Monday, March 2, 2009

Brainiac

I'm currently suffering from my first cold since I started doing the Neupogen several months ago and, well, it sucks. My nose is getting increasingly stuffy, and my throat is at that obnoxious scratchy stage that keeps me up at night. Fortunately, I have some Tylenol 3. It will be my friend this evening when I go to bed. Dr Jason looked in my mouth to make sure that it was a cold and wasn't another yeast infection, and I informed him that I'd gone through thrush twice already and this was not it. "We'd really rather not have you self-diagnose," said Dr Jason, "but in this case I think you've done a pretty good job." But colds are not particularly blog-worthy, so on to the interesting information: my brain.

I had another MRI this morning, and I tried to tell if the sounds I was hearing were recognizable from previous scans or not. I mean, will I eventually remember the sequence of sounds well enough to know where I am in the line-up? I don't think I will, because I don't think they're the same all the time. I really need to ask how the MRI works next time I have one. What I do know, from experience, is this: in the 35 or so minutes that I am being scanned, there are multiple mini-scans with durations anywhere from 45 seconds to about 4 minutes. I do about 2/3 of the full scan without contrast, then they add contrast for the last 11 or so minutes. There is one particular mini-scan which *is* pretty recognizable from time to time—it has this low down click click click click click etc part and then this high-powered MAAA MAAA MAAA MAAA MAAA etc part. I remember from the past hearing the clicks 16 times and the MAAAs 8 times, but today the clicks were 25 times and the MAAAs were 10 times. Also, the scan that has rattled my ribcage in the past wasn't around today. I don't really know what to make of it all.

Anyway, the initial reading of the picture, by Dr Jason, not the official radiologist, showed that the larger tumors have continued to shrink or stay the same (nothing is growing), and that some of the littler spots have disappeared altogether. It has finally come home to me that my internal body is not going to look the same, even when the cancer is all dead and gone, in any area that has been affected. I will have sclerotic patches in my bones, which probably weaken them. I will have nodules in my lungs, which fortunately don't seem to have any effect on my breathing anymore. And I asked—will I therefore, also, always have stuff in my brain? And the answer is, of course, yes. And one of the difficulties in the brain is that active cancer and scar tissue pretty much look the same on an individual scan. The main difference is that scar tissue shrinks or stays the same, and cancer grows, so you have to keep doing scans to see what, if anything, is happening.

I asked whether the PET scan at the end of the month might be useful, and the answer is, really not so much. The PET measures the uptake of glucose, which the brain sucks in at a faster rate than the rest of the body anyway. So PET imaging to the brain is usually not done.

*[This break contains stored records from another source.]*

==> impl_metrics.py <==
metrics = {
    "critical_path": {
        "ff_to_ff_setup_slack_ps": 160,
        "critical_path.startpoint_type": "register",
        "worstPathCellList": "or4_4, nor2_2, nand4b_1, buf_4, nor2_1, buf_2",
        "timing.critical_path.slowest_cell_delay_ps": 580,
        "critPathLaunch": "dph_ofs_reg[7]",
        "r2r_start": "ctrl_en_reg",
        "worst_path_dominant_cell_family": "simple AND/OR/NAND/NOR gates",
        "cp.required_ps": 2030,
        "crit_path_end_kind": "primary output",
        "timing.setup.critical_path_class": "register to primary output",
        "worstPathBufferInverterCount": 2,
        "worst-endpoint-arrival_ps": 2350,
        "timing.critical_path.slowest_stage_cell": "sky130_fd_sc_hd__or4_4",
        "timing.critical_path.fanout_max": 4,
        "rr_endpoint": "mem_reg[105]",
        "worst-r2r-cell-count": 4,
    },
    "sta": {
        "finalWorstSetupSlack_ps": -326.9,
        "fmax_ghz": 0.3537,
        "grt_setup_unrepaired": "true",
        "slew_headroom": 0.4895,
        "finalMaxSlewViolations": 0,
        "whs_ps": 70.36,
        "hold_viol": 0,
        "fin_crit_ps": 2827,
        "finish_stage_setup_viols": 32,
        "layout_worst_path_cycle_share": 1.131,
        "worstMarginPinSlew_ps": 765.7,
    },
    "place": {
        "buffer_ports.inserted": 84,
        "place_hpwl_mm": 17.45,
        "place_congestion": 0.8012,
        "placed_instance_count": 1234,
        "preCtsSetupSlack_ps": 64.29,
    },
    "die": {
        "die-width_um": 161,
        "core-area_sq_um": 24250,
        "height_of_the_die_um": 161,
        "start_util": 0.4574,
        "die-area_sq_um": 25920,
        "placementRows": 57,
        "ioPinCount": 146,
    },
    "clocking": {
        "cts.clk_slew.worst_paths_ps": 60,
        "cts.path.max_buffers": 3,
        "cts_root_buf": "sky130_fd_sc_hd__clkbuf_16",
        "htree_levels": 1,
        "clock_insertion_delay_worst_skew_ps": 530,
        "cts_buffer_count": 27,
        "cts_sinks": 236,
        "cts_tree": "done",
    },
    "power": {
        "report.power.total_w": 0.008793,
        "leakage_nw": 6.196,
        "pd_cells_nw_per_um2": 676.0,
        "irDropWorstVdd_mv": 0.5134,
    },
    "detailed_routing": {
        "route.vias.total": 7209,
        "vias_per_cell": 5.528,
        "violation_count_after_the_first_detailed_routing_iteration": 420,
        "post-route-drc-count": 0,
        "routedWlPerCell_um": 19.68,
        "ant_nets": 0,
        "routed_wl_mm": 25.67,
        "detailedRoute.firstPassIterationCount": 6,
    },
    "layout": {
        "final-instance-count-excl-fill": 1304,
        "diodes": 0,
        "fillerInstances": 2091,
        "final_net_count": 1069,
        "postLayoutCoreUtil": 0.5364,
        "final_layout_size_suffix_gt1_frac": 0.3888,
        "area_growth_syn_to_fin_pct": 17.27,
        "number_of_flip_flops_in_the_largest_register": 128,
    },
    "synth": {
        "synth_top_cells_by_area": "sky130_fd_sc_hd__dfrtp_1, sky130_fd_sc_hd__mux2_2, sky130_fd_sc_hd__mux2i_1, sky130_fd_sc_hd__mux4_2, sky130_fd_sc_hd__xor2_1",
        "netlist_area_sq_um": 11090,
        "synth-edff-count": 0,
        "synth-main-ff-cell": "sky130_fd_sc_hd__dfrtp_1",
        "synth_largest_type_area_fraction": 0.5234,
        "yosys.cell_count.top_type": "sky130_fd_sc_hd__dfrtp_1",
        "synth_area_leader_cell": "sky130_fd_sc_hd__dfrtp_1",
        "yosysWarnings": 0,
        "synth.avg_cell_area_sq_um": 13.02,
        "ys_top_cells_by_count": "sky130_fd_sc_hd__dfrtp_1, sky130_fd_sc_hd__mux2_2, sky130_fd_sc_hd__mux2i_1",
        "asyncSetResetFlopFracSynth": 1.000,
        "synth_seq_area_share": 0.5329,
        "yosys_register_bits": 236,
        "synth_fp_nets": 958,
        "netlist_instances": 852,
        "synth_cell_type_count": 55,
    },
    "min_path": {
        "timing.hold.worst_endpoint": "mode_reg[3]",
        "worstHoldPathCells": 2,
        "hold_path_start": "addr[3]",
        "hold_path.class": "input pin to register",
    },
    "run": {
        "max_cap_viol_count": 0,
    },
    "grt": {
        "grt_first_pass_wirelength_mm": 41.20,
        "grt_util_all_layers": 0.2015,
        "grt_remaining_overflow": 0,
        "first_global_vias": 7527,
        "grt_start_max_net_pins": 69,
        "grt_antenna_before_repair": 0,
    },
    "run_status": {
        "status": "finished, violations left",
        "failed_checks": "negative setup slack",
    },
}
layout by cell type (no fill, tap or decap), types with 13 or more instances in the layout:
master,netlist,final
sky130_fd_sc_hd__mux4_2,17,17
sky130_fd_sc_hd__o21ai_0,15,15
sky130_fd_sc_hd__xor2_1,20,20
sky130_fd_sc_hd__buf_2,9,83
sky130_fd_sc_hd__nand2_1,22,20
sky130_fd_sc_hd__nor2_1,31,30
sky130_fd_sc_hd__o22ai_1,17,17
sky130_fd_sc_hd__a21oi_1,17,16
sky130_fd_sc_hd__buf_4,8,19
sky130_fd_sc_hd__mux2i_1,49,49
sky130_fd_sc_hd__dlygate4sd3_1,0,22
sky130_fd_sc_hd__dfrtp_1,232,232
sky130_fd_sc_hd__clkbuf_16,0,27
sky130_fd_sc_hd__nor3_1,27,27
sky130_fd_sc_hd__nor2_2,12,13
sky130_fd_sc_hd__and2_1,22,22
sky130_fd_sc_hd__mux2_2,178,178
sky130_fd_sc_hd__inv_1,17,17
### config.mk
export PLATFORM = sky130hd
export DESIGN_NAME = indctl_top
export DESIGN_NICKNAME = d
export VERILOG_FILES = /design/src/logic/indctl_pkg.sv /design/src/logic/indctl_blink_timer.sv /design/src/logic/indctl_pin_drive.sv /design/src/logic/indctl_top.sv
export SDC_FILE = /design/constraint.sdc
export NUM_CORES = 1
export LEC_CHECK = 0
export BUFFER_PORTS_ARGS = -buffer_cell sky130_fd_sc_hd__clkbuf_2
export CAP_MARGIN = 20
export CORE_UTILIZATION = 25
export CTS_CLUSTER_SIZE = 14
export DETAILED_ROUTE_END_ITERATION = 7
export PLACE_DENSITY_LB_ADDON = 0.3
export SLEW_MARGIN = 30
export SYNTH_ARGS = -nofsm -noshare
export SYNTH_HDL_FRONTEND = slang
export SYNTH_SLANG_ARGS = --single-unit
### constraint.sdc
create_clock -name pclk -period 3.3 [get_ports pclk]
set_clock_uncertainty 0.1 [all_clocks]
set_input_delay 0.66 -clock pclk [delete_from_list [all_inputs] [get_ports pclk]]
set_output_delay 0.66 -clock pclk [all_outputs]
set_load 0.01 [all_outputs]
### src/logic/indctl_pkg.sv
package indctl_pkg;

  localparam int unsigned CLK_PERIOD_NS = 20;
  // half periods of the two shared blink timers
  localparam int unsigned RATE1_HALF_NS = 40000000;
  localparam int unsigned RATE2_HALF_NS = 80000000;
  localparam int unsigned RATE1_HALF_CYCLES = RATE1_HALF_NS / CLK_PERIOD_NS;
  localparam int unsigned RATE2_HALF_CYCLES = RATE2_HALF_NS / CLK_PERIOD_NS;

  // register indices; byte address is four times the index
  localparam logic [15:0] IDX_IND_A = 16'hf020;
  localparam logic [15:0] IDX_IND_B = 16'hf021;
  localparam logic [15:0] IDX_MP = 16'hf022;
  localparam logic [31:0] ADDR_IND_A = {14'h0000, IDX_IND_A, 2'h0};
  localparam logic [31:0] ADDR_IND_B = {14'h0000, IDX_IND_B, 2'h0};
  localparam logic [31:0] ADDR_MP = {14'h0000, IDX_MP, 2'h0};

  // control word layout
  localparam int unsigned FLASH_LSB = 8;
  localparam int unsigned DUAL_LSB = 10;
  localparam int unsigned STEADY_LSB = 4;
  localparam int unsigned RATE_BIT = 2;
  localparam int unsigned SENSE_LSB = 0;
  localparam logic [15:0] CTL_WMASK = 16'h0ff7;

  localparam logic [15:0] RST_IND_A = 16'h0160;
  localparam logic [15:0] RST_IND_B = 16'h0160;
  localparam logic [15:0] RST_MP = 16'h0000;

  // behaviour codes
  localparam logic [3:0] CODE_OFF = 4'h0;
  localparam logic [3:0] CODE_TXRX = 4'h1;
  localparam logic [3:0] CODE_TX = 4'h2;
  localparam logic [3:0] CODE_RX = 4'h3;
  localparam logic [3:0] CODE_LINK = 4'h6;
  localparam logic [3:0] CODE_ON = 4'h7;
  localparam logic [3:0] CODE_BLINK_MIX = 4'ha;
  localparam logic [3:0] CODE_SOLID_MIX = 4'hb;
  localparam logic [1:0] DUAL_SEL = 2'h2;

  // drive sense
  localparam logic [1:0] SENSE_LOW_PUSH = 2'h0;
  localparam logic [1:0] SENSE_HIGH_PUSH = 2'h1;
  localparam logic [1:0] SENSE_LOW_OD = 2'h2;
  localparam logic [1:0] SENSE_HIGH_OD = 2'h3;

  typedef struct packed {
    logic tx;
    logic rx;
    logic link;
  } indctl_src_t;

  typedef struct packed {
    logic level;
    logic oe_n;
  } indctl_pin_t;

  function automatic logic cond_hit(input logic [3:0] code, input indctl_src_t src,
                                    input logic mix_ok);
    logic hit;
    hit = 1'b0;
    case (code)
      CODE_TXRX: hit = src.tx | src.rx;
      CODE_TX: hit = src.tx;
      CODE_RX: hit = src.rx;
      CODE_LINK: hit = src.link;
      CODE_ON: hit = 1'b1;
      CODE_BLINK_MIX, CODE_SOLID_MIX: hit = mix_ok;
      default: hit = 1'b0;
    endcase
    return hit;
  endfunction

endpackage

### src/logic/indctl_blink_timer.sv
`timescale 1ns/100ps
module indctl_blink_timer #(
  parameter int unsigned HALF_CYCLES = 2
) (
  input wire logic pclk,
  input wire logic presetn,
  output logic wave
);
  import indctl_pkg::*;

  logic [31:0] cnt_ff;
  logic wave_ff;
  logic [31:0] last_cnt;

  assign last_cnt = 32'(HALF_CYCLES - 1);
  assign wave = wave_ff;

  // one free-running timer per rate, shared by every pin so they blink in phase
  always_ff @(posedge pclk or negedge presetn) begin
    if (!presetn) begin
      cnt_ff <= 32'h0;
      wave_ff <= 1'b0;
    end else if (cnt_ff >= last_cnt) begin
      cnt_ff <= 32'h0;
      wave_ff <= ~wave_ff;
    end else begin
      cnt_ff <= cnt_ff + 32'h1;
    end
  end
endmodule // indctl_blink_timer

### src/logic/indctl_pin_drive.sv
`timescale 1ns/100ps
module indctl_pin_drive (
  input wire logic pclk,
  input wire logic presetn,
  input wire logic pin_on,
  input wire logic [1:0] sense,
  output indctl_pkg::indctl_pin_t pin
);
  import indctl_pkg::*;

  indctl_pin_t pin_ff;
  indctl_pin_t nxt_pin;

  always_comb begin
    nxt_pin = '{level: 1'b1, oe_n: 1'b0};
    case (sense)
      SENSE_LOW_PUSH: nxt_pin = '{level: ~pin_on, oe_n: 1'b0};
      SENSE_HIGH_PUSH: nxt_pin = '{level: pin_on, oe_n: 1'b0};
      SENSE_LOW_OD: nxt_pin = '{level: 1'b0, oe_n: ~pin_on};
      SENSE_HIGH_OD: nxt_pin = '{level: 1'b1, oe_n: ~pin_on};
      default: nxt_pin = '{level: 1'b1, oe_n: 1'b0};
    endcase
  end

  // registered so the pin never glitches while sources change
  always_ff @(posedge pclk or negedge presetn) begin
    if (!presetn) begin
      pin_ff <= '{level: 1'b1, oe_n: 1'b0};
    end else begin
      pin_ff <= nxt_pin;
    end
  end

  assign pin = pin_ff;
endmodule // indctl_pin_drive

### src/logic/indctl_top.sv
// Function
// - an active blink condition overrides the solid behaviour for a pin's on state.
// - code 0000 holds the indicator off, 0111 holds it on, 0001 follows tx or rx activity.
// - on system-side indicators 0010 follows transmit only and 0011 receive only.
// - solid code 0110 on indicator a and the multipurpose pin follows system link.
// - indicator b takes line-side sources: 0001 tx or rx, 0010 tx, 0011 rx, 0110 link.
// - indicator b behaviour and rate fields are ignored when indicator a bits 11:10 are 10.
// - the multipurpose blink field also accepts 1010 blink mix and 1011 solid mix.
// - a rate pick of 0 selects blink rate 1 and 1 selects blink rate 2.
// - drive sense 00 drives the pin low when on and high when off.
// - drive sense 01 drives the pin high when on and low when off.
// - sense 10 drives low when on, 11 high when on, and both release the pin when off.
//
// Design decision made here: the APB slave port.
`timescale 1ns/100ps
module indctl_top #(
  parameter int unsigned RATE1_CYCLES = indctl_pkg::RATE1_HALF_CYCLES,
  parameter int unsigned RATE2_CYCLES = indctl_pkg::RATE2_HALF_CYCLES
) (
  input wire logic pclk,
  input wire logic presetn,
  input wire logic psel,
  input wire logic penable,
  input wire logic pwrite,
  input wire logic [31:0] paddr,
  input wire logic [31:0] pwdata,
  input wire logic [3:0] pstrb,
  output logic [31:0] prdata,
  output logic pready,
  output logic pslverr,
  input wire indctl_pkg::indctl_src_t sys_src,
  input wire indctl_pkg::indctl_src_t line_src,
  output indctl_pkg::indctl_pin_t indicator_a_pin,
  output indctl_pkg::indctl_pin_t indicator_b_pin,
  output indctl_pkg::indctl_pin_t multipurpose_pin
);
  import indctl_pkg::*;

  logic [15:0] indicator_a_control_ff;
  logic [15:0] indicator_b_control_ff;
  logic [15:0] multipurpose_pin_control_ff;
  logic [31:0] prdata_ff;
  logic [15:0] rd_word;
  logic hit_a;
  logic hit_b;
  logic hit_mp;
  logic mapped;
  logic setup_phase;
  logic write_take;
  logic wave1;
  logic wave2;
  logic dual_mode;
  logic a_on;
  logic b_own_on;
  logic b_on;
  logic mp_on;

  // merge a bus write into a 16-bit control word, honouring byte strobes
  function automatic logic [15:0] merge_write(input logic [15:0] old, input logic [31:0] wdata,
                                              input logic [3:0] strb);
    logic [15:0] merged;
    merged = old;
    if (strb[0]) begin
      merged[7:0] = wdata[7:0];
    end
    if (strb[1]) begin
      merged[15:8] = wdata[15:8];
    end
    return merged & CTL_WMASK;
  endfunction

  // on state of one pin from its control word
  function automatic logic pin_state(input logic [15:0] ctl, input indctl_src_t src,
                                     input logic mix_ok, input logic w1, input logic w2);
    logic [3:0] flash;
    logic [3:0] steady;
    logic wave;
    logic on;
    flash = ctl[FLASH_LSB +: 4];
    steady = ctl[STEADY_LSB +: 4];
    wave = ctl[RATE_BIT] ? w2 : w1;
    if (cond_hit(flash, src, mix_ok)) begin
      on = (mix_ok && flash == CODE_SOLID_MIX) ? 1'b1 : wave;
    end else begin
      // solid field never takes mix codes: top bit set reads as off
      on = cond_hit(steady, src, 1'b0);
    end
    return on;
  endfunction

  // bus decode
  assign hit_a = (paddr == ADDR_IND_A);
  assign hit_b = (paddr == ADDR_IND_B);
  assign hit_mp = (paddr == ADDR_MP);
  assign mapped = hit_a | hit_b | hit_mp;
  assign setup_phase = psel & ~penable;
  assign write_take = psel & penable & pwrite;

  // zero wait states: read data is captured in the setup cycle
  assign pready = 1'b1;
  assign pslverr = psel & penable & ~mapped;
  assign prdata = prdata_ff;

  always_comb begin
    rd_word = 16'h0000;
    if (hit_a) begin
      rd_word = indicator_a_control_ff;
    end else if (hit_b) begin
      rd_word = indicator_b_control_ff;
    end else if (hit_mp) begin
      rd_word = multipurpose_pin_control_ff;
    end
  end

  always_ff @(posedge pclk or negedge presetn) begin
    if (!presetn) begin
      prdata_ff <= 32'h0000_0000;
    end else if (setup_phase && !pwrite) begin
      prdata_ff <= {16'h0000, rd_word};
    end
  end

  always_ff @(posedge pclk or negedge presetn) begin
    if (!presetn) begin
      indicator_a_control_ff <= RST_IND_A;
    end else if (write_take && hit_a) begin
      indicator_a_control_ff <= merge_write(indicator_a_control_ff, pwdata, pstrb);
    end
  end

  always_ff @(posedge pclk or negedge presetn) begin
    if (!presetn) begin
      indicator_b_control_ff <= RST_IND_B;
    end else if (write_take && hit_b) begin
      indicator_b_control_ff <= merge_write(indicator_b_control_ff, pwdata, pstrb);
    end
  end

  always_ff @(posedge pclk or negedge presetn) begin
    if (!presetn) begin
      multipurpose_pin_control_ff <= RST_MP;
    end else if (write_take && hit_mp) begin
      multipurpose_pin_control_ff <= merge_write(multipurpose_pin_control_ff, pwdata, pstrb);
    end
  end

  // shared rate timers
  indctl_blink_timer #(
    .HALF_CYCLES(RATE1_CYCLES)
  ) u_rate1 (
    .pclk(pclk),
    .presetn(presetn),
    .wave(wave1)
  );

  indctl_blink_timer #(
    .HALF_CYCLES(RATE2_CYCLES)
  ) u_rate2 (
    .pclk(pclk),
    .presetn(presetn),
    .wave(wave2)
  );

  // indicator a and the multipurpose pin use system-side sources
  assign a_on = pin_state(indicator_a_control_ff, sys_src, 1'b1, wave1, wave2);
  assign mp_on = pin_state(multipurpose_pin_control_ff, sys_src, 1'b1, wave1, wave2);

  // indicator b uses line-side sources and no mix codes
  assign b_own_on = pin_state(indicator_b_control_ff, line_src, 1'b0, wave1, wave2);
  assign dual_mode = (indicator_a_control_ff[DUAL_LSB +: 2] == DUAL_SEL);
  // dual mode drives a bi-colour pair: b is the complement of a
  assign b_on = dual_mode ? ~a_on : b_own_on;

  indctl_pin_drive u_drive_a (
    .pclk(pclk),
    .presetn(presetn),
    .pin_on(a_on),
    .sense(indicator_a_control_ff[SENSE_LSB +: 2]),
    .pin(indicator_a_pin)
  );

  // in dual mode b keeps its own drive sense, only the behaviour and rate fields are overridden
  indctl_pin_drive u_drive_b (
    .pclk(pclk),
    .presetn(presetn),
    .pin_on(b_on),
    .sense(indicator_b_control_ff[SENSE_LSB +: 2]),
    .pin(indicator_b_pin)
  );

  indctl_pin_drive u_drive_mp (
    .pclk(pclk),
    .presetn(presetn),
    .pin_on(mp_on),
    .sense(multipurpose_pin_control_ff[SENSE_LSB +: 2]),
    .pin(multipurpose_pin)
  );
endmodule // indctl_top

==> key figures, run 1 <==
Outcome
  – Status: finished clean

Clock network
  – Clock sinks: 116
  – Post-CTS setup buffers: 0
  – # resized after CTS: 0
  – Worst-Skew Late Latency: 420 ps
  – TritonCTS Buffers: 17
  – Root Driver: clkbuf_16
  – Clock slew at reported path FFs: approximately 60 ps
  – Hold_buf cts: 0
  – Deepest clock path buffer count: 2
  – CTS tree: yes
  – CTS H-tree depth: 4

Logic synthesis
  – Register area share after synthesis: 0.5189
  – EDFF count, synth: 0
  – Async SR Flop Fraction: 1.000
  – Warnings, synthesis: 0
  – Synth unique cells: 54
  – Synthesized area: 0.005615 sq mm
  – Syn_area_per_cell: 10.66 sq um
  – Post-synthesis register bit count: 116
  – Ys flop type: dfrtp_1
  – Mapped Cells: 527

Finish
  – Fill count: 2288
  – Final nets: about 710
  – Most common cell after layout, fill and taps aside: dfrtp_1
  – # diodes: 0
  – Synth-to-Final Area Change: 22.35%
  – Layout cell share with drive strength beyond 1: 0.2461
  – Final Instance Area: 0.006870 sq mm
  – Final core occ: 0.3138
  – Most frequent cells in the layout: dfrtp_1, nor2_1, clkbuf_2, conb_1, nand2_1

STA
  – Final setup violation count: 0
  – Crit path time final: between 2000 and 2500 ps
  – Worst-margin pin slew: 912.1 ps
  – Hold Vio Cnt, Final: 0
  – Setup ws final: 872.4 ps
  – Final worst path period share: 0.7356
  – Setup TNS: 0 ps
  – Relative slew slack: 0.3919
  – Slew Limit Fails: 0
  – Setup repair after global routing missed its margin: no
  – FMAX: 0.4119 GHz

Global route
  – Initial antenna violation count: 0
  – Grt ovf: 0
  – Largest net degree at the start of global routing: 43
  – First-pass GRT wire length: 20380 um
  – Vias in the first global route: 3915
  – Overall Global Routing Usage: 0.1135

Floorplan
  – Core area: 0.02189 sq mm
  – Initial core utilization: 0.2565
  – Die H: 151.9 um
  – Die W: about 150 um
  – I/O pins: 119
  – Num rows: 54
  – Die area: 0.02306 sq mm

Pwr
  – Seq pwr share: 0.424
  – Sw power: 0.7775 mW
  – Internal: 2.623 mW
  – Net switching fraction of the power: 0.2287
  – Pleak: 3.026 nW
  – Pwr dens: 494.9 mW/mm^2
  – Max VDD drop: roughly 0.00029 V
  – Combinational fraction of design power: 0.038
  – Clock share of power: 0.538

Place
  – Dpl hpwl: 9000 um
  – Post-place setup slack: 519.4 ps
  – Placed cell area: 0.006277 sq mm
  – GPL Wtd Cong: 0.7517
  – Port Buffers: 73

Route
  – Antenna-violating nets left: 0
  – DRT iter0 DRCs: 259
  – DRC: 0
  – DRT Pass-1 Iters: 4
  – Vias: 3952
  – DR vias/cell: 4.305
  – Post-Route WL: 12350 um
  – Routed length per instance: between 10 and 15 um

Worst hold path
  – HP Class: in2async

Setup path
  – Critical Path AT: 2580 ps
  – CP required: 3450 ps
  – FF-to-FF path depth: 7
  – Critical path class: reg2reg
  – Setup crit start kind: flop
  – Critical path peak fanout: 22
  – CP endpoint kind: flop

Flow run
  – Maxcap violations: 0
==> worst max-delay path, stage by stage, from the launching register on <==
cell	delay (ps)
dfrtp_1	400
ha_1	240
nand3_2	120
nor2_1	90
o41ai_1	290
a21oi_1	120
a311o_1	640
xor2_1	260
==> synthesized netlist by cell type, types with 2 or more instances <==
cell | number | share of area
a21oi_1 | 21 | 0.019
a221oi_1 | 12 | 0.019
a311oi_1 | 2 | 0.0031
a41oi_1 | 2 | 0.0031
and2_1 | 4 | 0.0045
and3_1 | 15 | 0.017
and4_1 | 2 | 0.0031
buf_2 | 7 | 0.0062
buf_4 | 22 | 0.029
buf_6 | 3 | 0.0060
clkbuf_1 | 8 | 0.0053
conb_1 | 2 | 0.0013
dfrtp_1 | 107 | 0.48
dfstp_2 | 9 | 0.042
ha_1 | 2 | 0.0045
inv_1 | 15 | 0.010
mux2_2 | 13 | 0.026
mux2_4 | 21 | 0.056
mux2i_1 | 4 | 0.0071
nand2_1 | 41 | 0.027
nand2b_1 | 7 | 0.0078
nand3_1 | 13 | 0.012
nand3b_1 | 5 | 0.0067
nand4_1 | 9 | 0.010
nand4b_1 | 2 | 0.0031
nor2_1 | 74 | 0.049
nor2b_1 | 5 | 0.0056
nor3_1 | 5 | 0.0045
nor4_1 | 11 | 0.012
o211ai_1 | 2 | 0.0027
o21ai_0 | 6 | 0.0053
o31ai_1 | 11 | 0.015
o41ai_1 | 2 | 0.0031
or3_1 | 2 | 0.0022
xnor2_1 | 17 | 0.027
xor2_1 | 26 | 0.041
==> worst paths after layout <==
path,startpoint,to,slack [ps]
worst min-delay path,presetn,u_rate2.cnt_ff[22],90
max in group asynchronous,presetn,indicator_a_control_ff[5],2290
worst min register to register,u_rate2.cnt_ff[0],u_rate2.cnt_ff[0],350
worst max register to register,u_rate1.cnt_ff[0],u_rate1.wave,870
worst max-delay path,u_rate1.cnt_ff[0],u_rate1.wave,870
min in group pclk,u_rate2.cnt_ff[0],u_rate2.cnt_ff[0],350
==> registers in the layout (all words and copies together), names as in the netlist <==
signal and cells:
u_drive_mp.pin 2, u_rate1.wave 1, u_drive_b.pin 2, prdata 11, u_drive_a.pin 2, multipurpose_pin_control_ff 11, u_rate1.cnt_ff 32, u_rate2.wave 1
indicator_b_control_ff 11, u_rate2.cnt_ff 32, indicator_a_control_ff 11
==> cells by family (layout without fill, tap and decap cells) <==
logic type | count (synthesis) | after routing | synth area share
simple gates | 201 | 201 | 0.1754
mux | 38 | 38 | 0.08935
xor+xnor | 43 | 43 | 0.06707
fa+ha+maj | 2 | 2 | 0.004456
compound gates | 69 | 69 | 0.08579
other cells | 2 | 43 | 0.001337
buf+inv | 56 | 126 | 0.05771
flops | 116 | 116 | 0.5189
==> per-stage QoR <==
step | power [mW] | hold slack, ps | instances
after detailed placement | 1.600 | 344.3 | 886
after CTS | 3.456 | 94.12 | 918
final | 3.400 | 86.48 | 918
after global placement | 1.599 | 344.2 | 886
after global routing | 3.528 | 111.8 | 918
after floorplan | 1.531 | 264.4 | 568
==> power groups by stage <==
stage	Combinational, mW	Clock (mW)	Sequential [mW]
after floorplan	0.0650	0	1.47
after global placement	0.132	0	1.47
after detailed placement	0.133	0	1.47
after CTS	0.133	1.88	1.44
after global routing	0.149	1.94	1.44
final	0.130	1.83	1.44
==> per-layer routing <==
| layer | vias to the layer above | track usage | wire, um |
|---|---|---|---|
| li1 | 1971 | - | - |
| met1 | 1863 | 0.1439 | 5700 |
| met2 | 101 | 0.1812 | 5835 |
| met3 | 17 | 0.02852 | 577 |
| met4 | 0 | 0.05286 | 237 |
| met5 | - | 0 | 0 |
==> area by class of cell <==
cell class,instances,area [sq um],area share
Clock inverter,13,150.1,0.02185
Clock buffer,19,442.9,0.06447
Multi-Input combinational cell,396,2531,0.3684
Timing Repair Buffer,79,425.4,0.06192
Sequential cell,116,2914,0.4241
Inverter,15,56.30,0.008195
Tap cell,280,350.3,0.05099
Note: power is estimated with default switching activity, not from simulation.
==> run 2, diff against run 1 <==
--- a/config.mk
+++ b/config.mk
@@ -5,6 +5,7 @@
 export SDC_FILE = /design/constraint.sdc
 export NUM_CORES = 1
 export LEC_CHECK = 0
+export ABC_AREA = 1
 export BUFFER_PORTS_ARGS = -buffer_cell sky130_fd_sc_hd__clkbuf_2
 export CAP_MARGIN = 20
 export CORE_UTILIZATION = 25
==> constraint.sdc (replaced) <==
create_clock -name pclk -period 2.2 [get_ports pclk]
set_clock_uncertainty 0.1 [all_clocks]
set_input_delay 0.44 -clock pclk [delete_from_list [all_inputs] [get_ports pclk]]
set_output_delay 0.44 -clock pclk [all_outputs]
set_load 0.01 [all_outputs]
==> run 2 against run 1 <==
Via count rose by 32%; synthesized area is 10% higher; flip-flop and latch count unchanged; setup slack got worse by 740 ps; final cell count is 34% higher; first-iteration DRC count fell by 3.5%; clock power up 63%; critical path depth increased by 1; non-clock buffer count up 7; clock-buffer cell count shrank 1; synthesized cell count grew 49%.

Nevertheless, the PET and the bone scan and Dr Jason's MRIs will all help to create a picture of what might next be an appropriate step for me. I'm feeling a bit like one of those Magic Eye pictures, where, if you can cross your eyes in just the right way, you can get the answer and see an image in 3-D. One possibility is that I'll continue along as I am, watching the quarterly MRIs and the monthly blood tests and the occasional CTs, until the non-brain involved cancer is gone or something else happens to make chemo untenable. Another possibility is that Dr Specht and Dr Jason will decide that my best bet would be to stop chemo (otherwise known as systemic treatment) for a while, and do gamma knife stuff on what's left in my brain (which of course leads again to swelling, and it is, again, more activity in my brain, which is risky). Or maybe that will happen after my lungs and bones are "clear." Or maybe my brain scans will start to change and we'll have to make a snap decision.

So we don't really KNOW anything conclusive (but then, in life, when do we really?), but both Dr Jason and Dr Specht have been at least open to me asking about "After". I was also warned that I might still lose some cognitive function—that is, I am still in a position to lose some short-term memory, or some multitasking abilities. Aside from forgetting where my keys are (or, in today's case, knowing they were in the pocket of a particular jacket, but not being able to locate said jacket), I haven't noticed anything.

1 comment:

Anonymous said...

I personally think you are just as capable of a dimensional shift into a slightly different plane of our multi-verse - in which case short term memory is a moot point (you aren't in the same verse anymore). So the jacket thing is perfectly explainable. It was in one place on one time-line and it was in a different place on another time-line. Don't think the drugs did it to you at all. Just keep travellin' you ol' dilletante you.